The answer must be a single number: how many lines in the entries below contain the word "slave".

[Saved data entries]
****************************************

<file path="config.mk">
export PLATFORM = sky130hd
export DESIGN_NAME = bus_arbiter
export DESIGN_NICKNAME = d
export VERILOG_FILES = /design/src/rtl/bus_arbiter.sv
export SDC_FILE = /design/constraint.sdc
export NUM_CORES = 1
export LEC_CHECK = 0
export BUFFER_PORTS_ARGS = -buffer_cell sky130_fd_sc_hd__buf_4
export CORE_AREA = 5 5 104 106
export DETAILED_ROUTE_END_ITERATION = 8
export DIE_AREA = 0 0 109 111
export GPL_TIMING_DRIVEN = 1
export PLACE_DENSITY = 0.85
export SLEW_MARGIN = 10
export SYNTH_ARGS = -nofsm -noshare
export SYNTH_HDL_FRONTEND = slang
export SYNTH_SLANG_ARGS = --single-unit
</file>
<file path="constraint.sdc">
create_clock -name clk -period 5.5 [get_ports clk]
set_input_delay 1.375 -clock clk [delete_from_list [all_inputs] [get_ports clk]]
set_output_delay 1.375 -clock clk [all_outputs]
set_load 0.02 [all_outputs]
</file>
<file path="src/rtl/bus_arbiter.sv">
// Two-master (instruction fetch / data) to one-slave Avalon-style bus arbiter.
// Serialises transactions, forwards slave stalls and routes read data back to its owner.
module bus_arbiter #(
  parameter int unsigned ADDR_W        = 32,
  parameter int unsigned DATA_W        = 32,
  parameter int unsigned READ_LATENCY  = 1,
  parameter int unsigned DATA_PRIORITY = 1,
  localparam int unsigned BE_W         = DATA_W / 8
) (
  input  logic              clk,
  input  logic              reset_n,
  input  logic [ADDR_W-1:0] i_address,
  input  logic              i_read,
  output logic              i_waitrequest,
  output logic [DATA_W-1:0] i_readdata,
  input  logic [ADDR_W-1:0] d_address,
  input  logic              d_read,
  input  logic              d_write,
  input  logic [DATA_W-1:0] d_writedata,
  input  logic [BE_W-1:0]   d_byteenable,
  output logic              d_waitrequest,
  output logic [DATA_W-1:0] d_readdata,
  output logic [ADDR_W-1:0] m_address,
  output logic              m_read,
  output logic              m_write,
  output logic [DATA_W-1:0] m_writedata,
  output logic [BE_W-1:0]   m_byteenable,
  input  logic              m_waitrequest,
  input  logic [DATA_W-1:0] m_readdata,
  output logic              busy,
  output logic              grant_d
);

  localparam int unsigned CNT_W = (READ_LATENCY > 1) ? $clog2(READ_LATENCY) : 1;

  typedef enum logic [1:0] {
    IDLE   = 2'd0,
    GRANT  = 2'd1,
    RDWAIT = 2'd2
  } state_t;

  state_t            state_q, state_nxt;
  logic              own_d_q, own_d_nxt;   // 1: data master owns the bus
  logic              last_d_q, last_d_nxt; // 1: data master was served last
  logic [CNT_W-1:0]  cnt_q, cnt_nxt;
  logic [DATA_W-1:0] hold_i_q, hold_i_nxt;
  logic [DATA_W-1:0] hold_d_q, hold_d_nxt;

  logic req_i, req_d, own_req;
  logic done_i, done_d, rd_done_i, rd_done_d;

  assign req_i   = i_read;
  assign req_d   = d_read | d_write;
  assign own_req = own_d_q ? req_d : req_i;

  // State and data registers
  always_ff @(posedge clk or negedge reset_n) begin
    if (!reset_n) begin
      state_q  <= IDLE;
      own_d_q  <= 1'b0;
      last_d_q <= 1'b0;
      cnt_q    <= '0;
      hold_i_q <= '0;
      hold_d_q <= '0;
    end else begin
      state_q  <= state_nxt;
      own_d_q  <= own_d_nxt;
      last_d_q <= last_d_nxt;
      cnt_q    <= cnt_nxt;
      hold_i_q <= hold_i_nxt;
      hold_d_q <= hold_d_nxt;
    end
  end

  // Next state, arbitration and slave-side request mux
  always_comb begin
    state_nxt    = state_q;
    own_d_nxt    = own_d_q;
    last_d_nxt   = last_d_q;
    cnt_nxt      = cnt_q;
    hold_i_nxt   = hold_i_q;
    hold_d_nxt   = hold_d_q;
    m_address    = '0;
    m_read       = 1'b0;
    m_write      = 1'b0;
    m_writedata  = '0;
    m_byteenable = '0;
    done_i       = 1'b0;
    done_d       = 1'b0;
    rd_done_i    = 1'b0;
    rd_done_d    = 1'b0;

    unique case (state_q)
      IDLE: begin
        if (req_i || req_d) begin
          state_nxt = GRANT;
          if (req_i && req_d) own_d_nxt = (DATA_PRIORITY != 0) ? 1'b1 : ~last_d_q;
          else                own_d_nxt = req_d;
        end
      end
      GRANT: begin
        if (own_d_q) begin
          m_address    = d_address;
          m_write      = d_write;
          m_read       = d_read & ~d_write; // read+write together is a write
          m_writedata  = d_writedata;
          m_byteenable = d_byteenable;
        end else begin
          m_address    = i_address;
          m_read       = i_read;
          m_byteenable = '1;
        end
        if (!own_req) begin
          state_nxt = IDLE; // owner withdrew before accept
        end else if (!m_waitrequest) begin
          if (m_write) begin
            state_nxt  = IDLE;
            last_d_nxt = 1'b1;
            done_d     = 1'b1;
          end else begin
            state_nxt = RDWAIT;
            cnt_nxt   = CNT_W'(READ_LATENCY - 1);
          end
        end
      end
      RDWAIT: begin
        if (cnt_q == '0) begin
          state_nxt  = IDLE;
          last_d_nxt = own_d_q;
          if (own_d_q) begin
            done_d     = 1'b1;
            rd_done_d  = 1'b1;
            hold_d_nxt = m_readdata;
          end else begin
            done_i     = 1'b1;
            rd_done_i  = 1'b1;
            hold_i_nxt = m_readdata;
          end
        end else begin
          cnt_nxt = cnt_q - 1'b1;
        end
      end
      default: state_nxt = IDLE;
    endcase
  end

  assign i_waitrequest = req_i & ~done_i;
  assign d_waitrequest = req_d & ~done_d;
  assign i_readdata    = rd_done_i ? m_readdata : hold_i_q;
  assign d_readdata    = rd_done_d ? m_readdata : hold_d_q;
  assign busy          = (state_q != IDLE);
  assign grant_d       = own_d_q;

endmodule

</file>
# After elaboration in Yosys (flattened, before gate mapping)
# Cells that the tools add are included.
# word_totals
regBits	68
in_bits	138
out_inout_bits	138
wordCells	69
# classes
add_sub_neg	1
n_eq_ne	8
n_mux	36
bitwise	9
reduce_logical	10
# ops
operator	count
$mux 32	6
$mux 1	20
$mux 2	5
$ne 2x2->1 const B	5
$reduce_and 3->1	3
$mux 4	2
$pmux 2 s3	1
$not 1->1	5
$pmux 1 s2	2
$reduce_and 4->1	1
$reduce_bool 2->1	2
$and 1x1->1	3
$ne 3x3->1 const B	1
$eq 2x1->1 const B	1
$eq 2x2->1 const B	1
$logic_not 2->1	1
$reduce_and 2->1	1
$logic_and 1x1->1	1
$logic_or 1x1->1	1
$or 1x1->1	1
$sub 1x1->1 const B	1

# Depth between registers and ports, before layout
# Gate-level depths: netlist (run 1).
# depth
ltp_word	8
depth_mapped	6
depth_no_buf	5

# Worst setup path after synthesis (run 1)
# No wires, ideal clock.
# synth_timing
path_type	input to output
startpoint	in d_write
endpoint	out m_read
arrival_ps	1902
t_required_ps	4125
setup_slack_ps	2223
cell_stages	2
path_buffers	0
path_cell_list	nand3b_1 -> a21boi_1
# synth_between
elab_chain_cells	4
# synth_rtl
element	line_no	source
start: declaration	18	input logic d_write,
$not 1->1	105	m_read = d_read & ~d_write;
$and 1x1->1	105	
$mux 1	102	if (own_d_q) begin
$mux 1	93	unique case (state_q)
end: declaration	24	output logic m_read,
# Every way passes these cells.

# Worst setup path after layout (run 1)
# layout_timing
startpoint	reg own_d_q, in the netlist grant_d
endpoint	out d_readdata[16]
# layout_between
elab_chain_cells	4
# layout_rtl
element	line_no	source
start: declaration	43	logic own_d_q, own_d_nxt;
start signal: assignment	67	own_d_q <= own_d_nxt;
$mux 1	130	if (own_d_q) begin
$mux 1	127	if (cnt_q == '0) begin
$mux 1	93	
$mux 32	150	assign d_readdata = rd_done_d ? m_readdata : hold_d_q;
end: declaration	22	output logic [DATA_W-1:0] d_readdata,
# Every way passes these cells.

==> summary.md, run 1 <==
| Metric | Value |
|---|---|
| Critical setup path kind | reg -> out |
| Syn Area/Cell | 13.07 sq um |
| Hold Vio Cnt, Final | 0 |
| Die width | 109 um |
| Flops & latches, synth | 67 |
| Crit-path cells | buf_4 -> nand2_4 -> mux2_4 -> buf_4 |
| Full die area | 0.01210 sq mm |
| Post-CTS Hold Buffers | 0 |
| Tcrit/Tclk final | 71.96% |
| # IOs | 276 |
| Via count | 3,185 |
| Worst path slowest cell | buf_4 |
| I/O Buffers | 275 |
| Postcts setup bufs | 0 |
| H-Tree Level Count | 3 |
| Post-layout nets | 691 |
| Die Span Y | 111 um |
| Core area | 0.009684 sq mm |
| Clock Latency Late Sink | 340 ps |
| Worst path max stage delay | 660 ps |
| Detail Route Antenna Nets | 0 |
| First-pass GRT wire length | 19,180 um |
| Warnings, synthesis | 0 |
| Worst-path clk slew | 70 ps |
| Vias in the first global route | 3,433 |
| Final HPWL DP | 10,730 um |
| Total wire length | 13,210 um |
| Wire per inst | 19.21 um |
| RSZ-0062 raised after global routing | no |
| Antenna violations before repair | 0 |
| Post-layout min period | 3958 ps |
| Worst Path Max Fanout | 76 |
| Setup TNS Final | 0 ps |
| Hold Crit Class | reg -> reg |
| # DRC | 0 |
| Final setup fails | 0 |
| Area of the mapped netlist | 0.003724 sq mm |
| Cell Rows | 36 |
| Syn Nets | 426 |
| Critical Path AT | 2580 ps |
| Most frequent cells in the layout | buf_4 (276), dfrtp_1 (66), mux2_4 (58) |
| Final Util | 62.17% |
| Grt ovf | 0 |
| Slew margin rel. | 25.58% |
| Cell count after synthesis | 285 |
| Run status | completed |
| VDD IR max | 355.4 uV |
| Power Density | 636.1 mW/mm^2 |
| CTS tree | built |
| Largest net degree at the start of global routing | 77 |
| Post-synthesis sequential area ratio | 45.03% |
| CTS root buffer | clkbuf_8 |
| GR Util All Layers | 20.82% |
| Maxcap violations | 0 |
| Starting DRT DRC Count | 112 |
| Ant diodes | 0 |
| Gp weighted congestion | 0.8546 |
| Clock Sinks | 67 |
| Synth unique cells | 29 |
| Syn-to-layout area delta | 61.69% |
| Initial core utilization | 38.45% |
| Cts repair resizes | 0 |
| CP endpoint kind | output pin |
| F_max | 0.2527 GHz |
| CTS Buf Count | 9 |
| Worst path most repeated cell | buf_4 |
| Skew final | 15.53 ps |
| Vias per inst | 4.629 |
| Share of post-route cells with drive strength above 1 | 65.05% |
| Measured slew at the worst slew-check pin | 1116 ps |
| Startpoint Class | flip-flop |
| Most common cell after layout, fill and taps aside | buf_4 |
| 1st-pass router iterations | 4 |
| Leakage power | 3.435 nW |
| Slew Viols, Final | 0 |
| Filler cell count | 771 |
| Critical Path RT | 4120 ps |
| CTS max path bufs | 2 |
## state kept, by name, summed over array words and instances, names as in the netlist
signal and count:
hold_d_q 32, hold_i_q 32, state_q 2, grant_d 1
## through the flow
step	power (mW)	hold slack [ps]	instances	area, sq um	worst slack, ps
after floorplan	2.403	484.9	285	3724	2223
after global placement	3.380	475.2	672	5819	1972
after detailed placement	3.447	480.0	672	5819	1864
after CTS	3.875	496.9	688	6021	1528
after global routing	4.022	501.7	688	6021	1354
final	3.830	495.5	688	6021	1542
## power by group
part | total [mW] | leakage [nW] | internal [mW] | switching [mW]
sequential | 0.826 | 0.781 | 0.744 | 0.0819
combinational | 2.59 | 2.55 | 1.23 | 1.36
clock | 0.415 | 0.105 | 0.213 | 0.202
total | 3.83 | 3.43 | 2.18 | 1.65
## layout make-up
class / count / area (sq um) / share of cell area [%]
clock inverters: 7 / 77.57 / 1.288
clock buffers: 9 / 123.9 / 2.057
inverters: 8 / 30.03 / 0.4988
well taps: 133 / 166.4 / 2.764
multi-input cells: 188 / 1873 / 31.11
flip-flops and latches: 67 / 1678 / 27.87
repair buffers: 276 / 2072 / 34.41
## worst paths after layout
| path | depth (start not counted) | to | slack, ps | startpoint |
|---|---|---|---|---|
| setup / recovery | 4 | d_readdata[16] | 1540 | grant_d$_DFFE_PN0P_ |
| min in group asynchronous | 1 | hold_i_q[11]$_DFFE_PN0P_ | 1120 | reset_n |
| hold reg to reg | 1 | hold_i_q[14]$_DFFE_PN0P_ | 500 | hold_i_q[14]$_DFFE_PN0P_ |
| hold / removal | 1 | hold_i_q[14]$_DFFE_PN0P_ | 500 | hold_i_q[14]$_DFFE_PN0P_ |
| setup reg to reg | 5 | state_q[1]$_DFFE_PN0P_ | 3240 | state_q[1]$_DFFE_PN0P_ |
| max in group asynchronous | 1 | grant_d$_DFFE_PN0P_ | 3770 | reset_n |
## cell families after synthesis
group                    Yosys count  share of synthesized area (%)
multiplexers                      97                          34.11
AND/OR/NAND/NOR                   75                          12.67
flip-flops                        67                          45.03
buffers and inverters             30                          4.805
AO/OA/AOI/OAI                     13                          2.386
adder cells (fa/ha/maj)            3                          1.008
## layer usage
layer | share of wire, % | vias to the layer above | track usage [%]
li1 | - | 1515 | -
met1 | 38 | 1489 | 23.43
met2 | 51 | 160 | 36.28
met3 | 8.6 | 21 | 6.523
met4 | 3.0 | 0 | 7.660
met5 | 0 | - | 0
## synthesized netlist by cell type, drive strengths merged
cell | number | area [sq um]
a21boi | 6 | 45.05
a21oi | 1 | 5.000
a2bb2oi | 1 | 8.760
and2 | 1 | 6.260
and3 | 32 | 200.2
buf | 13 | 115.1
clkbuf | 9 | 33.78
dfrtp | 67 | 1677
ha | 3 | 37.54
inv | 8 | 30.03
mux2 | 65 | 949.7
mux2i | 32 | 320.3
nand2 | 3 | 18.77
nand2b | 2 | 12.51
nand3 | 1 | 5.000
nand3b | 1 | 7.510
nor2 | 1 | 3.750
nor2b | 32 | 200.2
nor3 | 1 | 5.000
nor3b | 1 | 12.51
o211ai | 1 | 7.510
o21ai | 3 | 15.01
o21bai | 1 | 7.510
## worst max-delay path: cells and delay by family (launching register included)
family                 cells  cell delay, ps
AND/OR/NAND/NOR            1             570
flip-flops                 1             360
buffers and inverters      2             820
multiplexers               1             470
No activity file was read; power rests on OpenSTA's default activity.
==> run 2, diff against run 1 <==
--- a/config.mk
+++ b/config.mk
@@ -5,10 +5,11 @@
 export SDC_FILE = /design/constraint.sdc
 export NUM_CORES = 1
 export LEC_CHECK = 0
+export ABC_AREA = 1
 export BUFFER_PORTS_ARGS = -buffer_cell sky130_fd_sc_hd__buf_4
-export CORE_AREA = 5 5 104 106
+export CORE_MARGIN = 5
+export CORE_UTILIZATION = 36
 export DETAILED_ROUTE_END_ITERATION = 8
-export DIE_AREA = 0 0 109 111
 export GPL_TIMING_DRIVEN = 1
 export PLACE_DENSITY = 0.85
 export SLEW_MARGIN = 10
==> constraint.sdc (replaced) <==
create_clock -name clk -period 3.5 [get_ports clk]
set_input_delay 0.875 -clock clk [delete_from_list [all_inputs] [get_ports clk]]
set_output_delay 0.875 -clock clk [all_outputs]
set_load 0.02 [all_outputs]
==> summary.md, run 2 <==
| Metric | Value |
|---|---|
| Run status | completed |
| Final Util | 60.06% (-2.1 points) |
| RSZ-0062 raised after global routing | no |
| Most common cell after layout, fill and taps aside | buf_4 |
| I/O Buffers | 275 (unchanged) |
| Asr flop ratio synth | 100.0% (unchanged) |
| Vias in the first global route | 3,778 (+10%) |
| Critical Path AT | 2090 ps (-490 ps) |
| Syn Nets | 606 (+42%) |
| Gp weighted congestion | 0.8544 (about the same) |
| Critical setup path kind | reg -> out |
| Skew final | 14.11 ps (-1.419 ps) |
| Worst-path clk slew | 70 ps (about the same) |
| R2r setup slk | 1820 ps (-1420 ps) |
| Number of synthesized flops with an enable pin | 0 (unchanged) |
| Flops & latches, synth | 67 (unchanged) |
| WHS Endpoint | hold_d_q[21]$_DFFE_PN0P_ |
| Worst Path Max Fanout | 64 (-16%) |
| NetSw | 2.765 mW (+68%) |
| Area after DPL | 0.005593 sq mm (-3.9%) |
| DR WL met2 | 6381 um (-4.7%) |
| Wire per inst | 14.79 um (-23%) |
| Tcrit/Tclk final | 84.83% |
| Hold Crit Class | reg -> reg |
| CTS root buffer | clkbuf_8 |
| Clock Sinks | 67 (unchanged) |
| CP endpoint kind | output pin |
| First-pass GRT wire length | 18,670 um (-2.6%) |
| Area of the mapped netlist | 0.003555 sq mm (-4.5%) |
| Top-count cell post-synth | nor2_1 |
| Filler cell count | 846 (+9.7%) |
| Total wire length | 12,820 um (-3.0%) |
| Syn-to-layout area delta | 63.64% |
| Post-CTS Hold Buffers | 0 (unchanged) |
| H-Tree Level Count | 3 (unchanged) |
| Synth unique cells | 18 (-38%) |
| Ant diodes | 0 (unchanged) |
| Cts repair resizes | 0 (unchanged) |
| Post-synthesis sequential area ratio | 47.17% (+2.1 points) |
| Most frequent cells in the layout | buf_4 (281), nor2_1 (110), nand2_1 (77), inv_1 (72), o21ai_0 (69) |
| Die Span Y | 109.4 um (-1.5%) |
| Top cell type's share of synthesized area | 47.17% (+2.1 points) |
| Postcts setup bufs | 0 (unchanged) |
| Setup TNS Final | 0 ps (unchanged) |
| Pint | 3.021 mW (+38%) |
| Initial core utilization | 36.71% (-1.7 points) |
| 1st-pass router iterations | 4 (unchanged) |
| # IOs | 276 (unchanged) |
| Critical R2R Capture | hold_i_q[11]$_DFFE_PN0P_ |
| Clock Latency Late Sink | 340 ps (about the same) |
| # DRC | 0 (unchanged) |
| VDD IR max | 515.2 uV (+45%) |
| Largest net degree at the start of global routing | 68 (-12%) |
| Switching Share | 47.79% (+4.8 points) |
| Warnings, synthesis | 0 (unchanged) |
| Share of post-route cells with drive strength above 1 | 43.87% (-21 points) |
| Synth area leaders | dfrtp_1 (47%), nor2_1 (12%), o21ai_0 (9.7%) |
| Starting DRT DRC Count | 298 (+170%) |
| CTS Buf Count | 9 (unchanged) |
| GR Util All Layers | 19.77% (-1.0 points) |
| Vias per inst | 4.599 (-0.66%) |
| Slew margin rel. | 45.70% (+20 points) |
| Comb pwr share | 65.4% (-2.2 points) |
| CTS max path bufs | 2 (unchanged) |
| Leakage power | 3.353 nW (-2.4%) |
| Critical Path RT | 2620 ps (-1500 ps) |
| Slew Viols, Final | 0 (unchanged) |
| Power Density | 994.8 mW/mm^2 (+56%) |
| Startpoint Class | flip-flop |
| Post-route cell area | 0.005817 sq mm (-3.4%) |
| F_max | 0.3368 GHz |
| Grt ovf | 0 (unchanged) |
| Post-layout min period | 2969 ps |
| Via count | 3,987 (+25%) |
| Full die area | 0.01196 sq mm (-1.1%) |
| Antenna violations before repair | 0 (unchanged) |
| Flip-flop and latch area | 0.001677 sq mm (about the same) |
| Synth top cells by count | nor2_1 (110), nand2_1 (77), inv_1 (72) |
| Biggest regs | hold_d_q x32, hold_i_q x32, state_q x2 |
| Number of cells on the worst reg-to-reg path | 4 (-1) |
| Final HPWL DP | 10,140 um (-5.5%) |
| Core area | 0.009684 sq mm (unchanged) |
| Maxcap violations | 0 (unchanged) |
| Multi-input logic area | 0.001366 sq mm (-27%) |
| Sequential share of power | 22.2% (+0.6 points) |
| Clock power share | 12.4% (+1.6 points) |
| Hold WS | 474.2 ps (-21.28 ps) |
| CTS tree | built |
| Ys flop type | dfrtp_1 |
| Cell count after synthesis | 465 (+63%) |
| Routed met3 length | 1416 um (+25%) |
| Wire length on met1 | 4587 um (-7.9%) |
| Syn Area/Cell | 7.644 sq um (-41%) |
| Hold Vio Cnt, Final | 0 (unchanged) |
| Measured slew at the worst slew-check pin | 814.5 ps (-301.8 ps) |
| Post-layout nets | 870 (+26%) |
| Worst min-delay path startpoint | hold_d_q[21]$_DFFE_PN0P_ |
| Die width | 109.4 um (+0.34%) |
| Top Layer Used | met4 |
| Worst r2r src | state_q[0]$_DFFE_PN0P_ |
| Final setup fails | 0 (unchanged) |
| Leading area contributor after synthesis | dfrtp_1 |
| Cell Rows | 36 (unchanged) |
| Hold depth | 2 (+1) |
| Detail Route Antenna Nets | 0 (unchanged) |
run 2: changes by cell type in the layout (fill, tap and decap cells not counted), sizes merged, moves of 6 or more:
cell / change
mux2i: -32
and3: -32
o21ai: +96
mux2: -65
nor2: +109
inv: +66
a21boi: -6
nand2: +76
nor2b: -32
run 2: how the worst max path moves through the flow:
| stage | cells after the start | startpoint | slack [ps] | to |
|---|---|---|---|---|
| 6_report | 5 | state_q[0]$_DFFE_PN0P_ | 530 | i_readdata[11] |
| 2_1_floorplan | 5 | grant_d$_DFFE_PN0P_ | 1150 | i_readdata[10] |
| 5_1_grt | 5 | state_q[0]$_DFFE_PN0P_ | 360 | i_readdata[11] |
| 4_1_cts | 5 | state_q[0]$_DFFE_PN0P_ | 500 | i_readdata[11] |
| 3_5_place_dp | 5 | state_q[0]$_DFFE_PN0P_ | 890 | i_readdata[11] |
| 3_3_place_gp | 5 | state_q[0]$_DFFE_PN0P_ | 1030 | i_readdata[10] |
run 2: power by group through the flow:
stage | logic, mW | clock network (mW) | registers, mW
after global placement | 3.71 | 0 | 1.28
final | 3.79 | 0.719 | 1.28
after CTS | 3.80 | 0.739 | 1.29
after global routing | 4.05 | 0.773 | 1.32
after detailed placement | 3.79 | 0 | 1.30
after floorplan | 2.21 | 0 | 1.27
run 2: through the flow:
step / setup slack (ps) / power, mW / cells
floorplan: 1151 / 3.476 / 465
global placement: 1032 / 4.989 / 851
detailed placement: 886.8 / 5.084 / 851
CTS: 503.7 / 5.825 / 867
global route: 357.7 / 6.142 / 867
finish: 530.8 / 5.787 / 867
run 2: cells by family after synthesis:
logic type                 after synthesis  synth area share [%]
and+or+nand+nor                        193                 20.84
DFF                                     67                 47.17
adders and majority gates                3                 1.056
buffers and inverters                  101                 14.40
AOI/OAI and AO/OA                      101                 16.54
run 2: worst max-delay path, cell delays in order (launching register included):
cell	delay [ps]
dfrtp_1	400
inv_1	90
ha_1	260
nand2_4	340
o21ai_0	440
buf_4	210
run 2: cell type report:
class | instances | area share [%]
Clock buffer | 9 | 2.129
Clock inverter | 7 | 1.721
Inverter | 73 | 4.711
Multi-Input combinational cell | 297 | 23.49
Sequential cell | 67 | 28.82
Tap cell | 133 | 2.861
Timing Repair Buffer | 281 | 36.27
run 2: per-layer routing:
layer	up-vias	global-route usage, %
met5	-	0
met4	0	8.638
met3	35	6.342
met2	211	34.31
met1	1801	22.20
li1	1940	-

****************************************

RESULT OF THE TASK: 3